The only issue is that Kingsbury’s track record shows he won’t be running the ball much in his “Air Raid” offense. Johnson is a tremendous talent and could be used in the pass game out of the backfield and in the slot, but my guess is the Cards won’t be leaning on the running game.

While the “Air Raid” screams pass, head coach Kliff Kingsbury’s run game while at Texas Tech still played a factor in the the team’s success.

In fact, only the 2016 season saw the run game produce less than 1,000 yards in a season.

Former Texas Tech running back DeAndre Washington is another prime example of the potential Johnson can have in Kingsbury’s system.

Washington was the lead back for the Red Raiders, accumulating back-to-back 1,000-yard seasons, with his best year coming in 2015. He finished the year with 1,492 yards and 14 scores, up 12 from the previous season, on 233 attempts. Washington also made 41 catches for 385 yards and two touchdowns.
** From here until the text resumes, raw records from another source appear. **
<file path="config.mk">
export PLATFORM = sky130hd
export DESIGN_NAME = detect_merge
export DESIGN_NICKNAME = d
export VERILOG_FILES = /design/src/rtl/detect_merge.sv
export SDC_FILE = /design/constraint.sdc
export NUM_CORES = 1
export LEC_CHECK = 0
export CELL_PAD_IN_SITES_DETAIL_PLACEMENT = 0
export CELL_PAD_IN_SITES_GLOBAL_PLACEMENT = 1
export CORE_MARGIN = 1.5
export CORE_UTILIZATION = 50
export CTS_CLUSTER_SIZE = 12
export DETAILED_ROUTE_END_ITERATION = 10
export GPL_ROUTABILITY_DRIVEN = 1
export PLACE_DENSITY = 0.85
export SLEW_MARGIN = 30
export SYNTH_ARGS = -nofsm -noshare
export SYNTH_HDL_FRONTEND = slang
export SYNTH_SLANG_ARGS = --single-unit
</file>
<file path="constraint.sdc">
create_clock -name clk -period 5.3 [get_ports clk]
set_input_delay 0.795 -clock clk [delete_from_list [all_inputs] [get_ports clk]]
set_output_delay 0.795 -clock clk [all_outputs]
set_load 0.05 [all_outputs]
</file>
$ cat src/rtl/weight_bank_rd.sv
// Lock-step read of N_CH weight ROMs from one address stream, returned as one
// packed word per address through a credit-limited output FIFO.
module weight_bank_rd
    import weight_pkg::*;
#(
    parameter int W_DATA      = 3,
    parameter int W_ADDR      = 12,
    parameter int N_CH        = 3,
    parameter int WEIGHT_BASE = 0,
    parameter int N_ENTRIES   = 4096,
    parameter int FIFO_DEPTH  = 3
) (
    input  logic                   clk,
    input  logic                   rst,
    input  logic                   addr_valid,
    output logic                   addr_ready,
    input  logic [W_ADDR-1:0]      addr_data,
    output logic                   data_valid,
    input  logic                   data_ready,
    output logic [N_CH*W_DATA-1:0] data,
    output logic                   data_err
);
    localparam int DW    = N_CH * W_DATA;
    localparam int OCC_W = $clog2(FIFO_DEPTH + 1);
    localparam logic [W_ADDR:0] ADDR_LIMIT = (W_ADDR + 1)'(N_ENTRIES);
    localparam logic [OCC_W:0]  CREDITS    = (OCC_W + 1)'(FIFO_DEPTH);

    if (N_CH < 1 || N_CH > MAX_WEIGHT_ROMS || WEIGHT_BASE < 0 ||
        WEIGHT_BASE + N_CH > MAX_WEIGHT_ROMS) begin : g_cfg_err
        $error("weight_bank_rd: N_CH/WEIGHT_BASE select a weight ROM that does not exist");
    end

    logic              fire_a, pop;
    logic              inflight_q, inflight_d;
    logic              err_q, err_d;
    logic [DW-1:0]     rom_word;
    logic [DW:0]       push_ent, head;
    logic [OCC_W-1:0]  occ;
    logic [OCC_W:0]    credits_used;

    // Credit counts the word still inside the ROM so the push one cycle later
    // always finds a free slot; built from registers only.
    assign credits_used = {1'b0, occ} + (OCC_W + 1)'(inflight_q);
    assign addr_ready   = rst && (credits_used < CREDITS);
    assign fire_a       = addr_valid && addr_ready;

    always_comb begin
        inflight_d = fire_a;
        err_d      = ({1'b0, addr_data} >= ADDR_LIMIT);
    end

    always_ff @(posedge clk) begin
        if (!rst) inflight_q <= 1'b0;
        else      inflight_q <= inflight_d;
    end

    always_ff @(posedge clk) begin
        if (fire_a) err_q <= err_d;
    end

    for (genvar i = 0; i < N_CH; i++) begin : g_ch
        localparam int ROM_ID = WEIGHT_BASE + i;
        logic [W_DATA-1:0] q;
        if (ROM_ID == 0) begin : g_rom0
            weights0_rom #(.W_DATA(W_DATA), .W_ADDR(W_ADDR)) u_rom (
                .clk(clk), .en_i(fire_a), .addr_i(addr_data), .q_o(q));
        end else if (ROM_ID == 1) begin : g_rom1
            weights1_rom #(.W_DATA(W_DATA), .W_ADDR(W_ADDR)) u_rom (
                .clk(clk), .en_i(fire_a), .addr_i(addr_data), .q_o(q));
        end else begin : g_rom2
            weights2_rom #(.W_DATA(W_DATA), .W_ADDR(W_ADDR)) u_rom (
                .clk(clk), .en_i(fire_a), .addr_i(addr_data), .q_o(q));
        end
        assign rom_word[ch_slice(i, W_DATA) +: W_DATA] = q;
    end

    assign push_ent = {err_q, err_q ? {DW{1'b0}} : rom_word};

    weight_ofifo #(.W(DW + 1), .DEPTH(FIFO_DEPTH)) u_ofifo (
        .clk    (clk),
        .rst    (rst),
        .push_i (inflight_q),
        .wdata_i(push_ent),
        .pop_i  (pop),
        .head_o (head),
        .occ_o  (occ)
    );

    assign data_valid = rst && (occ != '0);
    assign pop        = data_valid && data_ready;
    assign data       = data_valid ? head[DW-1:0] : {DW{1'b0}};
    assign data_err   = data_valid && head[DW];
endmodule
He averaged 6.4 yards a carry in 13 games played.

Adding to that, Johnson seems to be onboard with the new system.

“It’s been a tough couple of years, but I feel like this offense will revamp what I can do, my skillset,” Johnson told Good Morning Football earlier in June. “There are a lot of good running backs in the league, but I think I’m going to have to take the one for the best.”
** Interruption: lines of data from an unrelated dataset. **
===== config.mk =====
export PLATFORM = sky130hd
export DESIGN_NAME = uart_tx_src_arb_flat
export DESIGN_NICKNAME = d
export VERILOG_FILES = /design/src/rtl/uart_tx_src_arb_if.sv /design/src/rtl/uart_tx_src_arb.sv /design/src/flat_wrapper.sv
export SDC_FILE = /design/constraint.sdc
export NUM_CORES = 1
export LEC_CHECK = 0
export ABC_AREA = 1
export CAP_MARGIN = 20
export CORE_MARGIN = 2
export CORE_UTILIZATION = 30
export DETAILED_ROUTE_END_ITERATION = 6
export SLEW_MARGIN = 40
export SYNTH_ARGS = -nofsm -noshare
export SYNTH_HDL_FRONTEND = slang
export SYNTH_SLANG_ARGS = --single-unit

===== constraint.sdc =====
create_clock -name clk -period 5.4 [get_ports clk]
set_clock_uncertainty 0.05 [all_clocks]
set_input_delay 0.54 -clock clk [delete_from_list [all_inputs] [get_ports clk]]
set_output_delay 0.54 -clock clk [all_outputs]
set_load 0.005 [all_outputs]

===== src/rtl/uart_tx_src_arb_if.sv =====
// ---------------------------------------------------------------------------
// uart_tx_src_arb_if
// Bus bundle between the byte sources, the source arbiter/FIFO and uart_tx.
//
// Signals:
//   src_data   [NUM_SRC*DATA_W] source i occupies bits [i*DATA_W +: DATA_W]
//   src_valid  [NUM_SRC]        source i offers a byte
//   src_ready  [NUM_SRC]        one-hot or zero grant back to the sources
//   grant_id   [clog2(NUM_SRC)] index of the current grant, 0 when none
//   tx_data    [DATA_W]         byte presented to uart_tx, held between loads
//   tx_start                    one-cycle transmit request
//   tx_busy                     uart_tx is shifting a frame
//   fifo_count [clog2(DEPTH)+1] occupied FIFO entries
//   fifo_full / fifo_empty      FIFO status flags
//
// Modports: master = source/transmitter side, slave = arbiter block.
// ---------------------------------------------------------------------------
interface uart_tx_src_arb_if #(
  parameter int DATA_W  = 8,
  parameter int NUM_SRC = 4,
  parameter int DEPTH   = 4
);
  localparam int SEL_W = $clog2(NUM_SRC);
  localparam int CNT_W = $clog2(DEPTH) + 1;

  logic [NUM_SRC*DATA_W-1:0] src_data;
  logic [NUM_SRC-1:0]        src_valid;
  logic [NUM_SRC-1:0]        src_ready;
  logic [SEL_W-1:0]          grant_id;
  logic [DATA_W-1:0]         tx_data;
  logic                      tx_start;
  logic                      tx_busy;
  logic [CNT_W-1:0]          fifo_count;
  logic                      fifo_full;
  logic                      fifo_empty;

  modport master (
    output src_data, src_valid, tx_busy,
    input  src_ready, grant_id, tx_data, tx_start, fifo_count, fifo_full, fifo_empty
  );

  modport slave (
    input  src_data, src_valid, tx_busy,
    output src_ready, grant_id, tx_data, tx_start, fifo_count, fifo_full, fifo_empty
  );
endinterface


===== src/rtl/uart_tx_src_arb.sv =====
// ---------------------------------------------------------------------------
// uart_tx_src_arb
// Arbitrates NUM_SRC byte sources (valid/ready) into a DEPTH-entry FIFO and
// feeds uart_tx with a held tx_data byte plus a one-cycle tx_start pulse,
// paced by tx_busy.
//
// Ports:
//   clk    system clock, rising edge
//   rst_n  asynchronous active-low reset
//   bus    uart_tx_src_arb_if.slave (source handshake, tx side, FIFO status)
//
// Build option:
//   UART_TX_ARB_FIXED_PRIO_EN  defined   -> fixed priority, lowest index wins
//                              undefined -> round-robin starting after the
//                                           most recently served source
// ---------------------------------------------------------------------------
module uart_tx_src_arb #(
  parameter int DATA_W  = 8,
  parameter int NUM_SRC = 4,
  parameter int DEPTH   = 4
) (
  input  logic             clk,
  input  logic             rst_n,
  uart_tx_src_arb_if.slave bus
);
  localparam int SEL_W = $clog2(NUM_SRC);
  localparam int PTR_W = $clog2(DEPTH);
  localparam int CNT_W = PTR_W + 1;

  typedef enum logic [1:0] {IDLE, START, WAIT_BUSY, WAIT_DONE} state_t;

  state_t             state_q, state_d;
  logic [DATA_W-1:0]  mem [DEPTH];
  logic [PTR_W-1:0]   wr_ptr, rd_ptr;
  logic [CNT_W-1:0]   count;
  logic               fifo_full, fifo_empty;
  logic [DATA_W-1:0]  tx_data_p0;
  logic               tx_start_p0;
  logic               grant_vld;
  logic [SEL_W-1:0]   grant;
  logic [NUM_SRC-1:0] ready;
  logic [DATA_W-1:0]  push_data;
  logic               push, pop;
  int                 base;

  assign fifo_full  = (count == CNT_W'(DEPTH));
  assign fifo_empty = (count == '0);

`ifdef UART_TX_ARB_FIXED_PRIO_EN
  // Fixed priority: the search always begins at source 0.
  assign base = 0;
`else
  // Round-robin: the search begins just after the last source served.
  logic [SEL_W-1:0] rr_last;

  assign base = int'(rr_last) + 1;

  always_ff @(posedge clk or negedge rst_n) begin
    if (!rst_n) begin
      rr_last <= SEL_W'(NUM_SRC - 1);
    end else if (push) begin
      rr_last <= grant;
    end
  end
`endif

  // Grant the first valid source from the search origin. Only the registered
  // full flag blocks the grant, so a pop never frees a slot in the same cycle.
  // The grant is also suppressed while reset is held so src_ready reads zero.
  always_comb begin
    logic [SEL_W-1:0] idx;
    idx       = '0;
    grant_vld = 1'b0;
    grant     = '0;
    for (int k = 0; k < NUM_SRC; k++) begin
      idx = SEL_W'((base + k) % NUM_SRC);
      if (!grant_vld && bus.src_valid[idx]) begin
        grant_vld = 1'b1;
        grant     = idx;
      end
    end
    if (fifo_full || !rst_n) begin
      grant_vld = 1'b0;
      grant     = '0;
    end
  end

  always_comb begin
    ready     = '0;
    push_data = '0;
    for (int i = 0; i < NUM_SRC; i++) begin
      if (grant_vld && (grant == SEL_W'(i))) begin
        ready[i]  = 1'b1;
        push_data = bus.src_data[i*DATA_W +: DATA_W];
      end
    end
  end

  assign push = |(ready & bus.src_valid);

  // Output FSM: one pop per frame, then wait for uart_tx to go busy and idle.
  always_comb begin
    state_d = state_q;
    pop     = 1'b0;
    unique case (state_q)
      IDLE: begin
        if (!fifo_empty && !bus.tx_busy) begin
          pop     = 1'b1;
          state_d = START;
        end
      end
      START:     state_d = WAIT_BUSY;
      WAIT_BUSY: if (bus.tx_busy)  state_d = WAIT_DONE;
      WAIT_DONE: if (!bus.tx_busy) state_d = IDLE;
      default:   state_d = IDLE;
    endcase
  end

  // FIFO storage carries data only and is not reset.
  always_ff @(posedge clk) begin
    if (push) begin
      mem[wr_ptr] <= push_data;
    end
  end

  // Stage p0: FIFO control, FSM state and the registered tx outputs.
  always_ff @(posedge clk or negedge rst_n) begin
    if (!rst_n) begin
      state_q     <= IDLE;
      wr_ptr      <= '0;
      rd_ptr      <= '0;
      count       <= '0;
      tx_data_p0  <= '0;
      tx_start_p0 <= 1'b0;
    end else begin
      state_q     <= state_d;
      tx_start_p0 <= pop;
      if (pop) begin
        tx_data_p0 <= mem[rd_ptr];
        rd_ptr     <= rd_ptr + PTR_W'(1);
      end
      if (push) begin
        wr_ptr <= wr_ptr + PTR_W'(1);
      end
      if (push && !pop) begin
        count <= count + CNT_W'(1);
      end else if (pop && !push) begin
        count <= count - CNT_W'(1);
      end
    end
  end

  assign bus.src_ready  = ready;
  assign bus.grant_id   = grant;
  assign bus.tx_data    = tx_data_p0;
  assign bus.tx_start   = tx_start_p0;
  assign bus.fifo_count = count;
  assign bus.fifo_full  = fifo_full;
  assign bus.fifo_empty = fifo_empty;
endmodule


===== src/flat_wrapper.sv =====
// flat-port wrapper written by rule: the top's interface ports become plain ports
module uart_tx_src_arb_flat 
#(
  parameter int DATA_W  = 8,
  parameter int NUM_SRC = 4,
  parameter int DEPTH   = 4
)
  (clk, rst_n, bus_src_data, bus_src_valid, bus_tx_busy, bus_src_ready, bus_grant_id, bus_tx_data, bus_tx_start, bus_fifo_count, bus_fifo_full, bus_fifo_empty);
  uart_tx_src_arb_if #(.DATA_W(DATA_W), .NUM_SRC(NUM_SRC), .DEPTH(DEPTH)) bus_i ();
  input  logic clk;
  input  logic rst_n;
  input wire logic [$bits(bus_i.src_data)-1:0] bus_src_data;
  input wire logic [$bits(bus_i.src_valid)-1:0] bus_src_valid;
  input wire logic [$bits(bus_i.tx_busy)-1:0] bus_tx_busy;
  output wire logic [$bits(bus_i.src_ready)-1:0] bus_src_ready;
  output wire logic [$bits(bus_i.grant_id)-1:0] bus_grant_id;
  output wire logic [$bits(bus_i.tx_data)-1:0] bus_tx_data;
  output wire logic [$bits(bus_i.tx_start)-1:0] bus_tx_start;
  output wire logic [$bits(bus_i.fifo_count)-1:0] bus_fifo_count;
  output wire logic [$bits(bus_i.fifo_full)-1:0] bus_fifo_full;
  output wire logic [$bits(bus_i.fifo_empty)-1:0] bus_fifo_empty;
  assign bus_i.src_data = bus_src_data;
  assign bus_i.src_valid = bus_src_valid;
  assign bus_i.tx_busy = bus_tx_busy;
  assign bus_src_ready = bus_i.src_ready;
  assign bus_grant_id = bus_i.grant_id;
  assign bus_tx_data = bus_i.tx_data;
  assign bus_tx_start = bus_i.tx_start;
  assign bus_fifo_count = bus_i.fifo_count;
  assign bus_fifo_full = bus_i.fifo_full;
  assign bus_fifo_empty = bus_i.fifo_empty;
  uart_tx_src_arb #(.DATA_W(DATA_W), .NUM_SRC(NUM_SRC), .DEPTH(DEPTH)) u_core (.clk(clk), .rst_n(rst_n), .bus(bus_i));
endmodule

# Yosys cells after proc, flatten, opt, wreduce, memory -nomap -nowiden
# Memories as Yosys holds them, arrays and structs flattened. A register that Yosys moved wholly into a read port is not among the register bits.
# Index checks and enable logic that the tools add are counted.
[word_totals]
reg_bits = 12
mem_bits_rw = 32
output_inout_bits = 20
in_bits = 39
n_memories = 1
[op_classes]
n_reduce_logical = 26
n_lt_le_gt_ge = 4
bitwise_logic = 1
muxes = 36
add_sub_neg = 8
n_eq_ne = 10
[memory_table]
columns = ["memory", "depth", "word_bits", "read_ports", "rd_clocked_by_memory_dff", "write_ports", "line_no", "text"]
rows = [
  ["u_core.mem", 4, 8, 1, 1, 1, "uart_tx_src_arb.sv:33", "logic [DATA_W-1:0] mem [DEPTH];"],
]
[op_table]
columns = ["operator", "count"]
rows = [
  ["2-to-1 mux 8 bit", 4],
  ["2-to-1 mux 1 bit", 17],
  ["2-to-1 mux 2 bit", 8],
  ["less-than comparator 2 x 3 -> 1 bit, second input constant", 4],
  ["logical AND 1 bit", 10],
  ["zero test 1 bit", 9],
  ["adder 2 x 1 -> 2 bit, second input constant", 4],
  ["binary-select mux 1 bit (select 2 bit)", 4],
  ["equality test 2 bit, second input constant", 4],
  ["case mux 2 bit (4 select lines)", 1],
  ["2-to-1 mux 3 bit", 2],
  ["adder 2 bit, second input constant", 2],
  ["AND 4 bit", 1],
  ["equality test 2 x 1 -> 1 bit, second input constant", 2],
  ["zero test 2 bit", 2],
  ["inequality test 2 bit, second input constant", 2],
  ["OR reduction 4 bit", 1],
  ["adder 3 x 1 -> 3 bit, second input constant", 1],
  ["equality test 3 bit, second input constant", 1],
  ["zero test 3 bit", 1],
  ["AND reduction 3 bit", 1],
  ["subtractor 3 x 1 -> 3 bit, second input constant", 1],
  ["inequality test 2 x 1 -> 1 bit, second input constant", 1],
  ["nonzero test 2 bit", 1],
  ["logical OR 1 bit", 1],
]

# Longest topological paths before layout
# Gate-level depths: netlist of run 1.
[logic_depth]
ltp_word = 23
ltp_mapped = 16

# Worst setup path after synthesis of run 1
# OpenSTA, ideal clock, no wires.
[synth_path]
path_kind = "register to register"
startpoint = "register u_core.rr_last[0]"
endpoint = "register u_core.count[1] (netlist: u_core.bus.fifo_count[1])"
period_less_slack_ps = 2400
t_required_ps = 5225
t_arrival_ps = 2225
path_stages_with_launch = 15
path_buffers = 1
setup_slack_ps = 3000
cell_sequence = "dfstp_2 buf_6 inv_6 nand2_1 nand2_1 nand2_1 nand2_2 nor2_4 nand3_1 nand2_2 inv_2 ha_1 inv_1 fa_1 mux2_2"
[synth_between]
elab_chain_cells = 22
[synth_rtl]
columns = ["element", "line_no", "text"]
rows = [
  ["from (decl)", "uart_tx_src_arb.sv:54", "logic [SEL_W-1:0] rr_last;"],
  ["from (signal assigned)", "uart_tx_src_arb.sv:60", "rr_last <= SEL_W'(NUM_SRC - 1);"],
  ["from (signal assigned)", "uart_tx_src_arb.sv:62", "rr_last <= grant;"],
  ["adder 2 x 1 -> 2 bit (*)", "uart_tx_src_arb.sv:56", "assign base = int'(rr_last) + 1;"],
  ["branches (longest 16 deep; another with adder 2 bit)", "--", ""],
  ["AND 4 bit (*)", "uart_tx_src_arb.sv:99", "assign push = |(ready & bus.src_valid);"],
  ["OR reduction 4 bit (*)", "uart_tx_src_arb.sv:99", ""],
  ["net u_core.push", "uart_tx_src_arb.sv:43", "logic push, pop;"],
  ["zero test 1 bit", "uart_tx_src_arb.sv:147", "end else if (pop && !push) begin"],
  ["logical AND 1 bit", "uart_tx_src_arb.sv:147", ""],
  ["nonzero test 2 bit (no source line)", "--", ""],
  ["to (signal assigned)", "uart_tx_src_arb.sv:146", "count <= count + CNT_W'(1);"],
  ["to (signal assigned)", "uart_tx_src_arb.sv:148", "count <= count - CNT_W'(1);"],
  ["to (decl)", "uart_tx_src_arb.sv:35", "logic [CNT_W-1:0] count;"],
]
# Mark *: on every way through the listed nets, which the timed path passes. The select of a mux whose other input is x is not followed.
# A chain may end at the register's enable or synchronous reset.

# Worst setup path in the final report of run 1
[layout_path]
startpoint = "input port rst_n"
endpoint = "output port bus_src_ready[3]"
[layout_between]
elab_chain_cells = 6
[layout_rtl]
columns = ["element", "line_no", "text"]
rows = [
  ["from (decl)", "flat_wrapper.sv:11", "input logic rst_n;"],
  ["zero test 1 bit (no source line) (*)", "--", ""],
  ["logical OR 1 bit (*)", "uart_tx_src_arb.sv:82", "if (fifo_full || !rst_n) begin"],
  ["2-to-1 mux 2 bit", "uart_tx_src_arb.sv:82", ""],
  ["equality test 2 bit", "uart_tx_src_arb.sv:92", "if (grant_vld && (grant == SEL_W'(i))) begin"],
  ["logical AND 1 bit (*)", "uart_tx_src_arb.sv:92", ""],
  ["2-to-1 mux 1 bit (*)", "uart_tx_src_arb.sv:92", ""],
  ["to (decl)", "flat_wrapper.sv:15", "output wire logic [$bits(bus_i.src_ready)-1:0] bus_src_ready;"],
]
# Mark *: on every way between the ends. The rest lies on a longest branch, timed or not.

==> metrics, run 1 <==
vias post-DR=2189; combinational share of power=0.511; CTS tree=yes; maximum level of the CTS H-tree=2; worst hold path type=flop to flop; share of cells above drive strength 1=0.08611; synth cell count leaders=87 x nand2_1, 34 x nor2_1, 32 x edfxtp_1, 23 x inv_1, 18 x dfrtp_1; Flop pwr share=0.384; fin crit share=0.7251; Setup TNS Final=0 ns; Synth Register Bits=52; Post-CTS Resized=0; Total Routing Usage GR=0.1236; crit path kind=input port to primary output; Worst Tran Pin Value=between 0.7 and 0.8 ns; ANT nets after route=0; post-route cell area=approximately 3500 sq um; Root Driver=clkbuf_8; CTS Hold Bufs=0; clock share of power=0.106; leakage=between 1 and 1.5 nW; Die Wd=between 90 and 100 um; max-slew violations=0; Clock Path Buffers=2; FF/Latch Area=1464 sq um; asr flop ratio synth=0.3846; first-pass GRT wire length=about 9.9 mm; switching share of power=0.4247; routability cong.=0.8258; fillcell total=871; placed cell area=3417 sq um; global route overflow=0; sequential area share after synthesis=0.5316; die height=99.81 um; status=completed; Hold Path Origin=u_core.bus.tx_data[1]; Worst Path Buf+Inv=5; final setup violating endpoints=0; 1st-pass router iterations=4; DRC Markers=0; # nets final=roughly 410; row cnt=34; number of flops mapped to enable cells by yosys=32; critical path's top delay family=buffers and inverters; # diodes=0; worst stage delay on the critical path=0.61 ns; CP max stage cell=nor2_1; Worst setup EP type=primary output; clock sink count=between 50 and 60; CTS buffer count=5; area leader, netlist=edfxtp_1; clock latency on the worst-skew pair=slightly below 0.3 ns; initial core utilization=0.3127; Crit. Startpoint=rst_n; hpwl dp=4.345 mm; total wire length=about 5.8 mm; Final Critical Period=3.915 ns; Synth Net Count=approximately 350; number of max-cap violations=0; Area contributors post-synth=edfxtp_1 35%, dfrtp_1 16%, nand2_1 12%; cells after synthesis=between 300 and 400; Netlist cell types=30; FF-to-FF Start=u_core.bus.fifo_count[0]; vias per inst=~4.7; Primary FF master, synth=edfxtp_1; Power Density=roughly 570 nW/um^2; worst-path maximum fanout=21; Core Box Area=between 8000 and 9000 sq um; number of top-level pins=~60; largest net degree at the start of global routing=22; cells along the critical path=clkdlybuf4s50_1 -> buf_4 -> inv_1 -> nor2_1 -> nand2_1 -> inv_1 -> nand2_1 -> nor2_4 -> clkdlybuf4s50_1; Pint=around 1.2 mW; Max Clk Rate=255.4 MHz; Setup Buffers After CTS=0; Layout area overhead=27.49%; top cell type's share of synthesized area=0.3489; CP startpoint kind=input port; relative slew slack=0.4786; RSZ-0062 raised after global routing=no; Worst Path Required=approximately 4.8 ns; Cell Area, Synth=2754 sq um; WP data arrival=3.33 ns; initial antenna violation count=0; die footprint=9962 sq um; Mean Syn Cell Area=around 9 sq um; Multi-input gate area=1125 sq um; vias in the first global route=2147; WL/cell=around 12 um; Worst-path clk slew=0.09 ns; Synth Warn #=0; Starting DRT DRC Count=85; Port Buffer Count=58; count leader, synth=nand2_1; Worst IR Drop VDD=276.9 uV; final hold vios=0; sw power=roughly 0.85 mW
## layer usage
layer / up-vias / share of wire / global-route usage
met4: 0 / 0.0076 / 0.03583
li1: 1123 / - / -
met2: 70 / 0.43 / 0.1861
met3: 2 / 0.067 / 0.02855
met1: 994 / 0.49 / 0.1789
met5: - / 0 / 0
## tightest hold or removal path, stage by stage, from the launching register on
cell     delay, ns
dfrtp_1       0.35
nand2_1       0.05
nand2_1       0.05
## layout by cell type, fill, tap and decap left out, types with 14 or more instances in the layout
| master | instances |
|---|---|
| inv_1 | 23 |
| dfrtp_1 | 18 |
| nand3_1 | 16 |
| nor2_1 | 32 |
| o21ai_0 | 14 |
| nand4_1 | 17 |
| nand2_1 | 87 |
| clkdlybuf4s50_1 | 58 |
| edfxtp_1 | 32 |
## path summary, 6_finish.rpt
| check | slack, ns | cells past startpoint | endpoint |
|---|---|---|---|
| worst max-delay path | 1.48 | 9 | bus_src_ready[3] |
| worst min-delay path | 0.43 | 2 | u_core.bus.tx_data[1] |
| worst max register to register | 2.58 | 10 | u_core.bus.fifo_count[2] |
| worst min register to register | 0.43 | 2 | u_core.bus.tx_data[1] |
| max in group asynchronous | 4.49 | 2 | u_core.rr_last[0] |
| min in group asynchronous | 0.53 | 2 | u_core.state_q[0] |
## state kept, by name (all words and copies together), names as in the netlist
signal                 count
u_core.bus.fifo_count      3
u_core.bus.tx_data         8
u_core.bus.tx_start        1
u_core.mem                32
u_core.rd_ptr              2
u_core.rr_last             2
u_core.state_q             2
u_core.wr_ptr              2
## through the flow
| stage | std cells | utilization | worst slack, ns | hold slack [ns] | total power [mW] |
|---|---|---|---|---|---|
| global route | 468 | 0.3987 | 1.227 | 0.4809 | 2.201 |
| CTS | 468 | 0.3981 | 1.466 | 0.4401 | 2.025 |
| global placement | 460 | 0.3880 | 1.580 | 0.4142 | 1.784 |
| detailed placement | 460 | 0.3880 | 1.480 | 0.4158 | 1.808 |
| finish | 468 | 0.3987 | 1.485 | 0.4345 | 2.007 |
| floorplan | 304 | - | 3.000 | 0.1944 | 1.466 |
## cells by family after synthesis
logic type | Yosys count | synth area share
buffers and inverters | 39 | 0.06179
AND/OR/NAND/NOR | 170 | 0.2799
AO/OA/AOI/OAI | 28 | 0.06315
multiplexers | 1 | 0.004089
flip-flops | 52 | 0.5316
XOR/XNOR | 5 | 0.01590
adder cells (fa/ha/maj) | 9 | 0.04362
## power groups by stage
stage | registers, mW | clock network, mW | logic (mW)
after floorplan | 0.721 | 0 | 0.745
after global placement | 0.777 | 0 | 1.01
after detailed placement | 0.780 | 0 | 1.03
after CTS | 0.772 | 0.222 | 1.03
after global routing | 0.792 | 0.240 | 1.17
final | 0.770 | 0.212 | 1.02
## cell type report
class                      count  area share
sequential                    52      0.4170
multi-input combinational    213      0.3204
timing repair buffer          59      0.1675
tap                          108     0.03849
inverter                      28     0.03136
clock buffer                   6     0.02067
clock inverter                 2    0.004633
(Power assumes the default switching activity.)
==> inputs of run 2 (changes only) <==
Clock period 5.4 ns to 3.8 ns, I/O delays scaled along.
==> run 2 against run 1 <==
Compared with the run above: combinational power is 45% higher; critical path depth is 2 higher; cell count is 0.64% higher; sequential share of layout area is 0.47 points lower; sequential power is 42% higher; clock power is 61% higher; largest power group unchanged; via count is 1.7% higher; power is 45% higher; first-iteration DRC count is 7.1% lower; die area stayed put; largest cell class unchanged.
That doesn’t sound like a running back being asked to take a backseat.

And while the Kingsbury’s offense is still evolving, there seems to be a plan, or at least a threshold, in terms of Johnson’s carries.
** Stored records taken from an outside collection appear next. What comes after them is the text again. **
<file path="config.mk">
export PLATFORM = sky130hd
export DESIGN_NAME = run_ctrl
export DESIGN_NICKNAME = d
export VERILOG_FILES = /design/src/rtl/run_ctrl_pkg.sv /design/src/rtl/sat_counter.sv /design/src/rtl/run_ctrl.sv
export SDC_FILE = /design/constraint.sdc
export NUM_CORES = 1
export LEC_CHECK = 0
export CAP_MARGIN = 20
export CORE_MARGIN = 2
export CORE_UTILIZATION = 50
export CTS_CLUSTER_DIAMETER = 40
export CTS_CLUSTER_SIZE = 12
export DETAILED_ROUTE_END_ITERATION = 8
export DONT_BUFFER_PORTS = 1
export GPL_ROUTABILITY_DRIVEN = 0
export SYNTH_ARGS = -nofsm -noshare
export SYNTH_HDL_FRONTEND = slang
export SYNTH_HIERARCHICAL = 1
export SYNTH_SLANG_ARGS = --single-unit
</file>
<file path="constraint.sdc">
create_clock -name clk -period 4.9 [get_ports clk]
set_input_delay 0.245 -clock clk [delete_from_list [all_inputs] [get_ports clk]]
set_output_delay 0.245 -clock clk [all_outputs]
set_load 0.05 [all_outputs]
</file>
“David could have a pretty extensive role in this offense and we want him fresh and at his best, whether it be asking him to carry it 35 times a game or catch 10 passes,” Kingsbury said when asked about dividing up running plays during Cardinals minicamp. “We just have to see how the numbers shake out.”

For the Cardinals, Johnson provides an added weapon out of the backfield and in the passing game.

His 2016 totals prove that as he racked up a combined 20 touchdowns — 16 on the ground — and a league-leading 2,118 yards.

Even in a down 2018 season, Johnson still compiled more than 1,300 yards from scrimmage, scoring 10 times. Looking a the league as a whole, Johnson came in tied for 16th, ahead of numerous running backs ranked higher on MJD’s list, including Chris Carson, Adrian Peterson, Nick Chubb and Jordan Howard.

And with a rookie quarterback at the helm, don’t be surprised to see Johnson’s usage increase in 2019.